Non profit

E il tentativo toscano delude il non profit

Una riforma contestata

di Francesco Dente

Le Società della salute mirano proprio all’integrazione socio-sanitaria. Ma lasciano alla cooperazione sociale soltanto un ruolo di consulenzaC’è malumore nel terzo settore toscano sulle nuove regole di governance del sistema di welfare. La recente legge regionale che disciplina le Società della salute (Sds), i consorzi volontari fra le Asl e i Comuni per l’esercizio in forma associata delle attività sanitarie e assistenziali, fa storcere la bocca, in particolare al mondo della cooperazione sociale. Le imprese sociali ritengono infatti che la nuova modalità organizzativa disegni per il non profit un ruolo ancillare rispetto agli attori pubblici. Un ruolo da consulente più che da co-protagonista della programmazione socio-sanitaria dei territori. Una regolamentazione, insomma, che di fatto fa compiere un passo indietro rispetto a quanto previsto inizialmente per le Società della salute ma anche rispetto alla legge regionale 41 del 2005 istitutiva del sistema integrato di interventi e servizi sociali. «Se torniamo con la memoria al punto di partenza del dibattito, ci accorgiamo che il punto di approdo è certamente deludente per le cooperative sociali. Basta rileggere le prime versioni del Piano sanitario, versioni che attribuivano alla cooperazione sociale un ruolo di partecipazione diretta, un ruolo addirittura costitutivo nelle Società della salute», osserva Anna Ferretti, presidente regionale di Federsolidarietà. Un’opinione condivisa da Angelo Migliarini, responsabile toscano di Legacoopsociali. «Sia ben chiaro», precisa, «salutiamo con favore la nascita delle Sds in quanto riportano i Comuni al centro della programmazione e della gestione delle politiche sociali e sanitarie. Solleviamo tuttavia dei dubbi sull’attuazione che è stata data ai principi di partecipazione istituzionale introdotti dalla legge sul sistema integrato: una legge che in realtà riconosce alla cooperazione sociale il ruolo di interlocutore necessario delle istituzioni».

Segnale di allontanamento
Le Società della salute, introdotte in via sperimentale con il Piano sanitario 2002-2004 e istituzionalizzate con la legge regionale 60 del 2008, prevedono a tal proposito due organi assembleari nei quali saranno rappresentati i soggetti del terzo settore: la Consulta del terzo settore e il Comitato di partecipazione. Quest’ultimo è composto da rappresentanti dell’associazionismo di tutela, di promozione e di sostegno attivo.

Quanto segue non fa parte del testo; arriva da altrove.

File: src/rtl/cpu_types_pkg.sv
// Shared CPU types: bus word, RAM status encoding and memory-arbiter FSM states.
package cpu_types_pkg;

    typedef logic [31:0] word_t;

    typedef enum logic [1:0] {
        FREE   = 2'd0,
        BUSY   = 2'd1,
        ACCESS = 2'd2,
        ERROR  = 2'd3
    } ramstate_t;

    typedef enum logic [1:0] {
        IDLE = 2'd0,
        IGNT = 2'd1,
        DGNT = 2'd2
    } arb_state_t;

endpackage

File: src/rtl/mem_arbiter.sv
// Two-requester (instruction/data) arbiter for the single RAM port.
// Optional instruction anti-starvation counter enabled by defining ARB_STARVE_EN.
module mem_arbiter
    import cpu_types_pkg::*;
#(
    parameter int unsigned STARVE_LIMIT = 4,
    parameter word_t       ERR_WORD     = 32'hBAD1BAD1
) (
    input  logic      CLK,
    input  logic      nRST,
    input  logic      iREN,
    input  word_t     iaddr,
    output logic      iwait,
    output word_t     iload,
    input  logic      dREN,
    input  logic      dWEN,
    input  word_t     daddr,
    input  word_t     dstore,
    output logic      dwait,
    output word_t     dload,
    output logic      ramREN,
    output logic      ramWEN,
    output word_t     ramaddr,
    output word_t     ramstore,
    input  word_t     ramload,
    input  ramstate_t ramstate,
    output logic      err
);

    arb_state_t state, nextState;
    logic       dReq;
    logic       ramDone;
    logic       iComplete;
    logic       dComplete;
    logic       starveGrant;
    word_t      returnWord;

    assign dReq    = dREN | dWEN;
    assign ramDone = (ramstate == ACCESS) || (ramstate == ERROR);

    // A completion needs the grant still held and reset released.
    assign iComplete = (state == IGNT) && iREN && ramDone && nRST;
    assign dComplete = (state == DGNT) && dReq && ramDone && nRST;

    assign returnWord = (ramstate == ERROR) ? ERR_WORD : ramload;

`ifdef ARB_STARVE_EN
    localparam int unsigned CntW = (STARVE_LIMIT < 1) ? 1 : $clog2(STARVE_LIMIT + 1);

    logic [CntW-1:0] starveCnt;

    always_ff @(posedge CLK) begin
        if (!nRST) begin
            starveCnt <= '0;
        end else if (iComplete) begin
            starveCnt <= '0;
        end else if (dComplete && iREN && (starveCnt != CntW'(STARVE_LIMIT))) begin
            starveCnt <= starveCnt + 1'b1;
        end
    end

    assign starveGrant = iREN && (starveCnt == CntW'(STARVE_LIMIT));
`else
    assign starveGrant = 1'b0;
`endif

    always_comb begin
        nextState = state;
        case (state)
            IDLE: begin
                if (starveGrant) begin
                    nextState = IGNT;
                end else if (dReq) begin
                    nextState = DGNT;
                end else if (iREN) begin
                    nextState = IGNT;
                end
            end
            // Dropping the request aborts; completion also returns to IDLE.
            IGNT: if (!iREN || iComplete) nextState = IDLE;
            DGNT: if (!dReq || dComplete) nextState = IDLE;
            default: nextState = IDLE;
        endcase
    end

    always_ff @(posedge CLK) begin
        if (!nRST) begin
            state <= IDLE;
            err   <= 1'b0;
        end else begin
            state <= nextState;
            if ((iComplete || dComplete) && (ramstate == ERROR)) begin
                err <= 1'b1;
            end
        end
    end

    always_comb begin
        ramREN   = 1'b0;
        ramWEN   = 1'b0;
        ramaddr  = '0;
        ramstore = '0;
        case (state)
            IGNT: begin
                if (iREN) begin
                    ramREN  = 1'b1;
                    ramaddr = iaddr;
                end
            end
            DGNT: begin
                if (dReq) begin
                    ramWEN   = dWEN;
                    ramREN   = dREN & ~dWEN;
                    ramaddr  = daddr;
                    ramstore = dstore;
                end
            end
            default: ;
        endcase
    end

    assign iwait = iREN & ~iComplete;
    assign dwait = dReq & ~dComplete;
    assign iload = iComplete ? returnWord : '0;
    assign dload = (dComplete && !dWEN) ? returnWord : '0;

endmodule

File: config.mk
export PLATFORM = sky130hd
export DESIGN_NAME = mem_arbiter
export DESIGN_NICKNAME = d
export VERILOG_FILES = /design/src/rtl/cpu_types_pkg.sv /design/src/rtl/mem_arbiter.sv
export SDC_FILE = /design/constraint.sdc
export NUM_CORES = 1
export LEC_CHECK = 0
export ABC_AREA = 1
export BUFFER_PORTS_ARGS = -buffer_cell sky130_fd_sc_hd__buf_2
export CORE_AREA = 5 5 102 104
export CTS_BUF_LIST = sky130_fd_sc_hd__clkbuf_16
export CTS_CLUSTER_DIAMETER = 30
export DETAILED_ROUTE_END_ITERATION = 10
export DIE_AREA = 0 0 107 109
export SETUP_SLACK_MARGIN = 0.3
export SLEW_MARGIN = 5
export SYNTH_ARGS = -nofsm -noshare
export SYNTH_HDL_FRONTEND = slang
export SYNTH_SLANG_ARGS = --single-unit
File: constraint.sdc
create_clock -name CLK -period 1.3 [get_ports CLK]
set_clock_uncertainty 0.05 [all_clocks]
set_input_delay 0.13 -clock CLK [delete_from_list [all_inputs] [get_ports CLK]]
set_output_delay 0.13 -clock CLK [all_outputs]
set_load 0.05 [all_outputs]
==> results of run 1 <==
-- Yosys cell counts --
master,n
dfxtp_1,3
nor3_1,16
o21ai_0,2
inv_1,43
or2_1,1
a21oi_2,18
buf_2,14
clkbuf_1,9
nor2_4,1
ha_1,3
nand3b_1,1
nand3_1,6
inv_2,3
nand2_1,104
buf_6,4
nor3_2,12
nand2_2,1
nor2_1,36
a21oi_1,54
buf_1,1
-- where the power goes --
part           switching [W]  total, W  internal (W)
Sequential         0.0000178  0.000125      0.000107
Clock              0.0000753  0.000471      0.000396
Combinational        0.00199   0.00329       0.00130
Total                0.00208   0.00389       0.00181
-- worst max path at each step --
stage                          startpoint        end  slack, ns  cells after the start
finish              state[0]$_SDFFE_PN0P_   dload[8]      -0.54                      7
global route        state[1]$_SDFFE_PN0P_  iload[20]      -0.62                      8
CTS                 state[0]$_SDFFE_PN0P_   dload[8]      -0.53                      7
detailed placement  state[0]$_SDFFE_PN0P_   dload[8]      -0.44                      7
global placement    state[0]$_SDFFE_PN0P_  dload[14]      -0.40                      7
floorplan           state[0]$_SDFFE_PN0P_  dload[26]      -0.47                      7
-- routing by layer --
layer | track usage | part of all wire | vias up
met3 | 0.05743 | 0.10 | 4
met5 | 0 | 0.00062 | -
met1 | 0.1833 | 0.34 | 1500
met2 | 0.3575 | 0.56 | 161
met4 | 0.01096 | 0.0025 | 2
li1 | - | - | 1649
-- registers in the layout (all words and copies together) (netlist names) --
name   flops
state      2
err        1
-- through the flow --
step / TNS, ns / setup WS [ns] / utilization / instances
2_1_floorplan: -31.16 / -0.4691 / - / 332
6_report: -59.17 / -0.5432 / 0.6554 / 741
4_1_cts: -57.79 / -0.5318 / 0.6074 / 731
3_3_place_gp: -39.79 / -0.3998 / 0.5028 / 718
5_1_grt: -66.60 / -0.6185 / 0.6554 / 741
3_5_place_dp: -41.63 / -0.4369 / 0.5028 / 718
-- critical path, stage by stage (launching register included) --
cell and delay, ns:
dfxtp_4 0.35, inv_4 0.06, ha_4 0.14, nand3_4 0.07
or2_4 0.32, buf_12 0.17, nor3_4 0.14, buf_6 0.18
-- cells by family (layout without fill, tap and decap cells) --
logic type,after synthesis,count (layout)
AO/OA/AOI/OAI,74,74
adder cells (fa/ha/maj),3,3
buffers and inverters,74,369
flip-flops,3,3
AND/OR/NAND/NOR,178,178
-- layout make-up --
| type | instances | area, um2 | area share |
|---|---|---|---|
| clock inverters | 1 | 3.754 | 0.0006054 |
| multi-input cells | 255 | 2744 | 0.4426 |
| flip-flops and latches | 3 | 67.56 | 0.01090 |
| well taps | 114 | 142.6 | 0.02301 |
| repair buffers | 319 | 2963 | 0.4779 |
| clock buffers | 3 | 75.07 | 0.01211 |
| inverters | 46 | 203.9 | 0.03290 |
-- timing repair --
action / in CTS / in global routing
pin swaps: 3 / 15
setup buffers: 4 / 6
resized for setup: 243 / 69
setup endpoints to repair: 135 / 136
cloned: 5 / 4
==> impl_metrics.toml, run 1 <==
[timing]
maxSlewHeadroom = 0.7741
drv_slew = 0
setup_violations = 133
worst_slack_ns = -0.5432
fmax_mhz = 542.5
rsz0062_at_grt = "true"
worstMarginPinSlew_ns = 0.3389
whs_ns = 0.2440
post-route-min-period_ns = 1.843
hold_violations = 0
post-route-period-util = 1.418

[setup_path]
timing.rr.start = "state[0]$_SDFFE_PN0P_"
ff2ff_setup_slack_ns = -0.21
crit_path_end_kind = "output port"
crit_required_ns = 1.12
start_kind = "flop"
crit_fanout = 7
r2r_cells = 9
r2r_end = "err$_SDFFE_PN0P_"
crit_type = "flop to output port"
cp_data_arrival_time_ns = 1.66

[synth]
ys_ff_latch = 3
synth_top_family_by_area = "simple AND/OR/NAND/NOR gates"
synthCells = 332
yosys_warnings = 0
synthSimpleGateAreaFrac = 0.4776
synthMuxAreaShare = 0
yosysSeqAreaShare = 0.03645
syn_area_mm2 = 0.001648
synth_compound_area_frac = 0.2658
synth_fp_nets = 470
synth-xor-area-share = 0
synth_top_area_cell = "nand2_1"
avgSynthCellArea_um2 = 4.963
synthTopCellsByArea = "nand2_1 24%, a21oi_1 16%, inv_1 9.8%, a21oi_2 9.6%, nor2_1 8.2%"
synth_fa_ha_area_frac = 0.02278
yosysUniqueCellTypes = 20
synth.top_cell.area_share = 0.2369

[finish]
final_cell_mix = "134 x buf_2, 90 x buf_6, 69 x nand2_1, 69 x a21oi_4, 46 x buf_4"
nets = 766
syn_to_final_growth_pct = 276.2
antennaDiodeCount = 0
fill_cells = 690
fin_area_mm2 = 0.006200
drive_above_1_share = 0.8198
layout_commonest_cell = "buf_2"

[clock_tree]
cts_max_path_buffers = 2
clk_pin_slew_ns = 0.03
clk_latency_ns = 0.22
cts.sinks = 3
postCtsHoldBufs = 0
clock-root-buffer = "clkbuf_16"
htreeDepth = 1
cts_buffers = 3
cts_tree = "done"

[floorplanning]
io_pins = 268
start_util = 0.1742
die_w_um = 107
coreArea_mm2 = 0.009459
rows = 36
die_h_um = 109
die-area_mm2 = 0.01166

[routing]
via_count = 3316
viasPerCell = 4.475
drc = 0
ant_nets = 0
drt_iter0_markers = 103
wl_per_cell_um = 15.13
postRouteWirelength_um = 11210
drtPass1Iterations = 6

[run]
cap_violations = 0

[grt]
grt_pass1_vias = 3481
grt_pass1_wl_um = 16910
grt_usage = 0.1764
antenna_found_initial = 1
grt_start_max_net_pins = 36
grt_remaining_overflow = 0

[pwr]
p_per_area_mw_per_mm2 = 627.1
peakVddDrop_v = 0.0007000
cellLeakagePower_nw = 2.685
finalPower_w = 0.003888

[outcome]
violations = "setup timing"
status = "complete, but fails checks"

[hold_path]
min_path_cells = 4
hold_start = "nRST"
whs_endpoint = "state[1]$_SDFFE_PN0P_"
hold_path_class = "primary input to flop"

[placed_design]
gp_congestion = 0.8173
port-buffer-count = 267
dp.final_hpwl_um = 8583
post_dp_cell_area_mm2 = 0.004756
(Power assumes the default switching activity.)
==> run 2: changes to the inputs <==
--- a/config.mk
+++ b/config.mk
@@ -12,7 +12,7 @@
 export CTS_CLUSTER_DIAMETER = 30
 export DETAILED_ROUTE_END_ITERATION = 10
 export DIE_AREA = 0 0 107 109
-export SETUP_SLACK_MARGIN = 0.3
+export SETUP_SLACK_MARGIN = 0.15
 export SLEW_MARGIN = 5
 export SYNTH_ARGS = -nofsm -noshare
 export SYNTH_HDL_FRONTEND = slang
==> run 2 against run 1 <==
Effect of this change:
- the run still ends with setup timing left
- via count increased by 3.8%
- combinational power increased by 6.1%
- final cell count increased by 1.1%
- core utilization increased by 1.4 points
- clock power increased by 4.9%
- critical path depth increased by 3
- design area increased by 2.2%
- total power increased by 5.4%
- clock-buffer cell count unchanged
- worst hold slack got worse by 0.0026 ns
- setup slack got worse by 0.024 ns
- wire length increased by 13%
==> impl_metrics.toml, run 2 (synthesis gave the netlist of run 1 again) <==
[clock_tree]
cts_buffers = 3
postCtsHoldBufs = 0
htreeDepth = 1
cts_max_path_buffers = 2
clock-root-buffer = "clkbuf_16"
clk_pin_slew_ns = 0.03
cts.sinks = 3
clk_latency_ns = 0.23
cts_tree = "done"

[pwr]
pwr-share-seq = 0.029
p_comb_frac = 0.850
finalPower_w = 0.004099
clkPwrFrac = 0.121
swShare = 0.5277
cellLeakagePower_nw = 2.713
p_sw_w = 0.002163
p_int_w = 0.001936
p_per_area_mw_per_mm2 = 647.2
peakVddDrop_v = 0.0007893

[placed_design]
gp_congestion = 0.8093
dp_slack_ns = -0.4719
port-buffer-count = 267
post_dp_cell_area_mm2 = 0.004785
dp.final_hpwl_um = 8875

[hold_path]
hold_start = "nRST"
hold_path_class = "primary input to flop"
whs_endpoint = "state[0]$_SDFFE_PN0P_"
min_path_cells = 4

[timing]
fin_tns_setup_ns = -58.39
worst_slack_ns = -0.5675
post-route-min-period_ns = 1.867
post-route-period-util = 1.437
setup_violations = 135
fmax_mhz = 535.5
drv_slew = 0
rsz0062_at_grt = "true"
worstMarginPinSlew_ns = 0.4367
hold_violations = 0
maxSlewHeadroom = 0.7089

[grt]
grt_start_max_net_pins = 37
grt_pass1_vias = 3686
grt_remaining_overflow = 0
grt_pass1_wl_um = 18450
antenna_found_initial = 0
grt_usage = 0.1980

[finish]
nets = 774
syn_to_final_growth_pct = 284.4
utilization = 0.6696
largest_reg_flops = 2
top_register = "state"
fin_area_mm2 = 0.006334
antennaDiodeCount = 0
layout_commonest_cell = "buf_2"
final_cell_mix = "135 x buf_2, 116 x buf_6, 69 x a21oi_4"
reg.largest.list = "state (2), err (1)"
drive_above_1_share = 0.8236

[routing]
postRouteWirelength_um = 12620
ant_nets = 0
drt_iter0_markers = 78
wl_per_cell_um = 16.85
drtPass1Iterations = 4
viasPerCell = 4.594
via_count = 3441
drc = 0

[setup_path]
crit_fanout = 6
r2r_cells = 9
critPathLaunch = "state[0]$_SDFFE_PN0P_"
ff2ff_setup_slack_ns = -0.04
cp_data_arrival_time_ns = 1.69
crit_path_end_kind = "output port"
start_kind = "flop"
crit_required_ns = 1.12
crit_type = "flop to output port"
r2r_end = "state[1]$_SDFFE_PN0P_"
timing.rr.start = "state[0]$_SDFFE_PN0P_"

[floorplanning]
die_w_um = 107
die_h_um = 109
rows = 36
coreArea_mm2 = 0.009459
start_util = 0.1742
die-area_mm2 = 0.01166
io_pins = 268

[outcome]
status = "complete, but fails checks"
violations = "setup timing"

[run]
cap_violations = 0
-- run 2: cell count changes in the layout (fill, tap and decap cells not counted), sizes merged --
cell,before,now
inv,44,48
clkinvlp,1,0
buf,314,321
clkinv,2,1
clkbuf,8,7
-- run 2: how the worst max path moves through the flow --
stage / to / slack [ns]
after floorplan: dload[26] / -0.47
after global placement: dload[2] / -0.47
after detailed placement: dload[2] / -0.47
final: ramaddr[7] / -0.57
after CTS: dload[17] / -0.56
after global routing: ramaddr[8] / -0.61
-- run 2: per-stage QoR --
| stage | cells | hold slack (ns) |
|---|---|---|
| after floorplan | 332 | 0.1956 |
| after global placement | 722 | 0.3903 |
| after detailed placement | 722 | 0.4073 |
| after CTS | 741 | 0.2206 |
| after global routing | 749 | 0.2564 |
| final | 749 | 0.2414 |
-- run 2: final cells by class --
| class | count | area (um2) |
|---|---|---|
| fill | 755 | 3126 |
| timing repair buffer | 325 | 3118 |
| multi-input combinational | 255 | 2709 |
| inverter | 46 | 200.2 |
| tap | 114 | 142.6 |
| clock buffer | 3 | 75.07 |
| sequential | 3 | 65.06 |
| timing repair inverter | 2 | 20.02 |
| clock inverter | 1 | 3.754 |
-- run 2: worst max-delay path: stages (launching register included) --
cell and delay, ns:
dfxtp_2 0.31, inv_2 0.07, ha_4 0.16, inv_2 0.06
nor2_4 0.12, buf_12 0.14, buf_12 0.13, buf_6 0.10
nand2_2 0.06, a21oi_4 0.14, buf_12 0.15
-- run 2: power groups by stage --
stage,logic (W),registers [W],clock network (W)
floorplan,0.00198,0.000118,0
global placement,0.00255,0.000117,0
detailed placement,0.00259,0.000118,0
CTS,0.00326,0.000120,0.000501
global route,0.00364,0.000121,0.000507
finish,0.00349,0.000120,0.000494
-- run 2: repair_timing --
item | CTS | global route
endpoints found under the hold margin | 0 | 0
resized for setup | 307 | 29
gates cloned | 8 | 5
pin swaps | 8 | 19
setup endpoints to repair | 135 | 135
buffers inserted | 7 | 3
-- run 2: layer usage --
metal / GRT usage / vias to the layer above / part of all wire / wire [um]
met3: 0.05033 / 22 / 0.085 / 1074
met1: 0.2000 / 1585 / 0.33 / 4185
met4: 0.04110 / 0 / 0.018 / 224
met2: 0.4047 / 177 / 0.57 / 7133
li1: - / 1657 / - / -
met5: 0 / - / 0 / 0
==> run 3: changes to the inputs <==
--- a/config.mk
+++ b/config.mk
@@ -12,6 +12,7 @@
 export CTS_CLUSTER_DIAMETER = 30
 export DETAILED_ROUTE_END_ITERATION = 10
 export DIE_AREA = 0 0 107 109
+export RECOVER_POWER = 25
 export SETUP_SLACK_MARGIN = 0.15
 export SLEW_MARGIN = 5
 export SYNTH_ARGS = -nofsm -noshare
==> run 3 against run 2 <==
Effect of this change:
- the flow still finishes with violations (setup timing)
- design area unchanged
- global-route usage unchanged
- wire length about the same
- register-to-register slack about the same
==> impl_metrics.toml, run 3 (synthesis gave the netlist of run 1 again) <==
[setup_path]
path_buf_inv = 6
r2r_cells = 9
critPathMaxStageDelay_ns = 0.31
crit_path_end_kind = "output port"
crit_required_ns = 1.12
crit_fanout = 6
start_kind = "flop"
cp_common_cell = "buf_12"
cp_top_family = "buffers and inverters"
ff2ff_setup_slack_ns = -0.04
crit_type = "flop to output port"
r2r_end = "state[1]$_SDFFE_PN0P_"
critPathSlowestCell = "dfxtp_2"
timing.rr.start = "state[0]$_SDFFE_PN0P_"
cp_data_arrival_time_ns = 1.69
cp_cell_sequence = "inv_2, ha_4, inv_2, nor2_4, buf_12, buf_12, buf_6, nand2_2, a21oi_4, buf_12"
critPathLaunch = "state[0]$_SDFFE_PN0P_"

[floorplanning]
die-area_mm2 = 0.01166
die_w_um = 107
die_h_um = 109
rows = 36
io_pins = 268
start_util = 0.1742
coreArea_mm2 = 0.009459

[timing]
hold_violations = 0
post-route-period-util = 1.437
worst_slack_ns = -0.5677
fin_tns_setup_ns = -58.40
maxSlewHeadroom = 0.7089
setup_violations = 135
post-route-min-period_ns = 1.868
worstMarginPinSlew_ns = 0.4367
whs_ns = 0.2408
rsz0062_at_grt = "true"
fmax_mhz = 535.4
drv_slew = 0

[clock_tree]
htreeDepth = 1
cts.sinks = 3
cts_max_path_buffers = 2
cts_tree = "done"
clk_pin_slew_ns = 0.03
clock-root-buffer = "clkbuf_16"
clk_latency_ns = 0.23
cts_buffers = 3

[pwr]
peakVddDrop_v = 0.0007894
cellLeakagePower_nw = 2.712
p_per_area_mw_per_mm2 = 647.2
p_sw_w = 0.002164
clkPwrFrac = 0.121
finalPower_w = 0.004099
p_int_w = 0.001936
p_comb_frac = 0.850
pwr-share-seq = 0.029
swShare = 0.5278

[finish]
antennaDiodeCount = 0
nets = 774
reg.largest.list = "state (2), err (1)"
layout_commonest_cell = "buf_2"
drive_above_1_share = 0.8236
largest_reg_flops = 2
fin_cells = 749
final_cell_mix = "134 x buf_2, 116 x buf_6, 69 x a21oi_4"
top_register = "state"
syn_to_final_growth_pct = 284.4
fill_cells = 755

[grt]
grt_remaining_overflow = 0
grt_start_max_net_pins = 37
grt_pass1_vias = 3686
antenna_found_initial = 0
grt_pass1_wl_um = 18450
grt_usage = 0.1980

[placed_design]
dp_slack_ns = -0.4719
dp.cells = 722
dp.final_hpwl_um = 8875
port-buffer-count = 267
gp_congestion = 0.8093

[hold_path]
hold_start = "nRST"
min_path_cells = 4
hold_path_class = "primary input to flop"
whs_endpoint = "state[0]$_SDFFE_PN0P_"

[routing]
drt_iter0_markers = 76
via_count = 3442
ant_nets = 0
viasPerCell = 4.595
postRouteWirelength_um = 12620
wl_per_cell_um = 16.85
drc = 0
drtPass1Iterations = 4

[outcome]
status = "complete, but fails checks"
violations = "setup timing"

[run]
cap_violations = 0
run 3: cell types whose count changed in the layout (fill, tap and decap cells not counted), sizes merged:
cell,previous run,this run
buf,321,320
clkbuf,7,8
run 3: worst max-delay path by stage:
stage	end	slack, ns	cells after the start
2_1_floorplan	dload[26]	-0.47	7
3_3_place_gp	dload[2]	-0.47	7
3_5_place_dp	dload[2]	-0.47	7
4_1_cts	dload[17]	-0.56	6
5_1_grt	ramaddr[8]	-0.61	10
6_report	ramaddr[7]	-0.57	10
run 3: per-stage QoR:
stage,util,instance area [um2]
global placement,0.5058,4785
finish,0.6696,6334
detailed placement,0.5058,4785
global route,0.6696,6334
floorplan,-,3187
CTS,0.6415,6068
run 3: worst register-to-register path, cell delays in order, from the launching register on:
cell and delay, ns:
dfxtp_2 0.32, inv_2 0.05, ha_4 0.17, buf_4 0.13, buf_4 0.12, buf_6 0.11, nand3_4 0.07, nand3_4 0.07
nand2_1 0.08, a21oi_2 0.05
run 3: final cells by class:
class	count	area, um2	share of cell area
clock buffer	3	75.07	0.01185
timing repair buffer	325	3118	0.4923
multi-input combinational	255	2709	0.4277
clock inverter	1	3.754	0.0005927
inverter	46	200.2	0.03161
sequential	3	65.06	0.01027
tap	114	142.6	0.02252
timing repair inverter	2	20.02	0.003161
run 3: power groups by stage:
stage                     sequential (W)  combinational (W)  clock (W)
after floorplan                 0.000118            0.00198          0
after global placement          0.000117            0.00255          0
after detailed placement        0.000118            0.00259          0
after CTS                       0.000120            0.00326   0.000501
after global routing            0.000121            0.00364   0.000507
final                           0.000120            0.00349   0.000494
run 3: repair_timing:
item | CTS | global route
cloned | 8 | 5
resized for setup | 307 | 29
endpoints found under the setup margin | 135 | 135
pin swaps | 8 | 19
buffers inserted | 7 | 3
hold buffers | 0 | 0
run 3: per-layer routing:
metal	wire length, um	global-route usage	up-vias
met5	0	0	-
met4	224	0.04110	0
met3	1074	0.05033	22
met2	7133	0.4047	177
met1	4184	0.2000	1586
li1	-	-	1657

Purché non siano «erogatori di prestazioni». Mentre infatti le cooperative sociali sono presenti nelle Consulte (sembra non in tutte), sono escluse invece dai Comitati di partecipazione. «Ci sembra un segnale di allontanamento rispetto ad una funzione davvero complementare che il privato sociale e la cooperazione potrebbero avere con l’ente pubblico. Se continuano ad interpretarci come categoria economica o corporazione, allora resteremo sempre subalterni», chiosa Lorenzo Terzani, coordinatore del polo toscano di Cgm. La normativa regionale assegna al Comitato compiti importanti: può presentare proposte sulla programmazione e il governo generale del sistema ed esprimere pareri sull’efficacia degli interventi, sulla bozza del Piano integrato di salute e sulla relazione annuale della Sds. Ha accesso, inoltre, ai dati epidemiologici e redige un proprio rapporto annuale sulla effettiva attuazione del Piano integrato di salute e sullo stato dei servizi. Motivo dell’esclusione delle cooperative sociali dal Comitato: il conflitto di interessi. Sarebbero al contempo attori della programmazione e gestori dei servizi. Un conflitto che le centrali cooperative definiscono invece «presunto».
Il punto, sottolineano, è che si corre il rischio di non utilizzare le antenne che il privato sociale ha sul territorio. «La partecipazione al Comitato non farebbe che migliorare la qualità delle prestazioni: si partirebbe dalle reali esigenze dei cittadini. Solo chi ha i sensori come la cooperazione può rilevarle», nota Ferretti di Federsolidarietà. Nel caso del consumo di alcol, ad esempio, le donne sfuggono alle rilevazioni ufficiali in quanto si rivolgono più al telefono amico del terzo settore che ai Sert.
C’è ad ogni modo una via d’uscita, secondo il mondo della cooperazione. «Se non si intende allargare la partecipazione alle imprese sociali o ai loro consorzi negli organismi assembleari, si potrebbe riconoscere un ruolo alle rappresentanze di secondo livello, alle centrali cooperative», suggerisce Migliarino di Legacoopsociali. Una soluzione che eviterebbe alla cooperazione di dire solo un sì o un no su un piano che non hanno contribuito a pieno a delineare.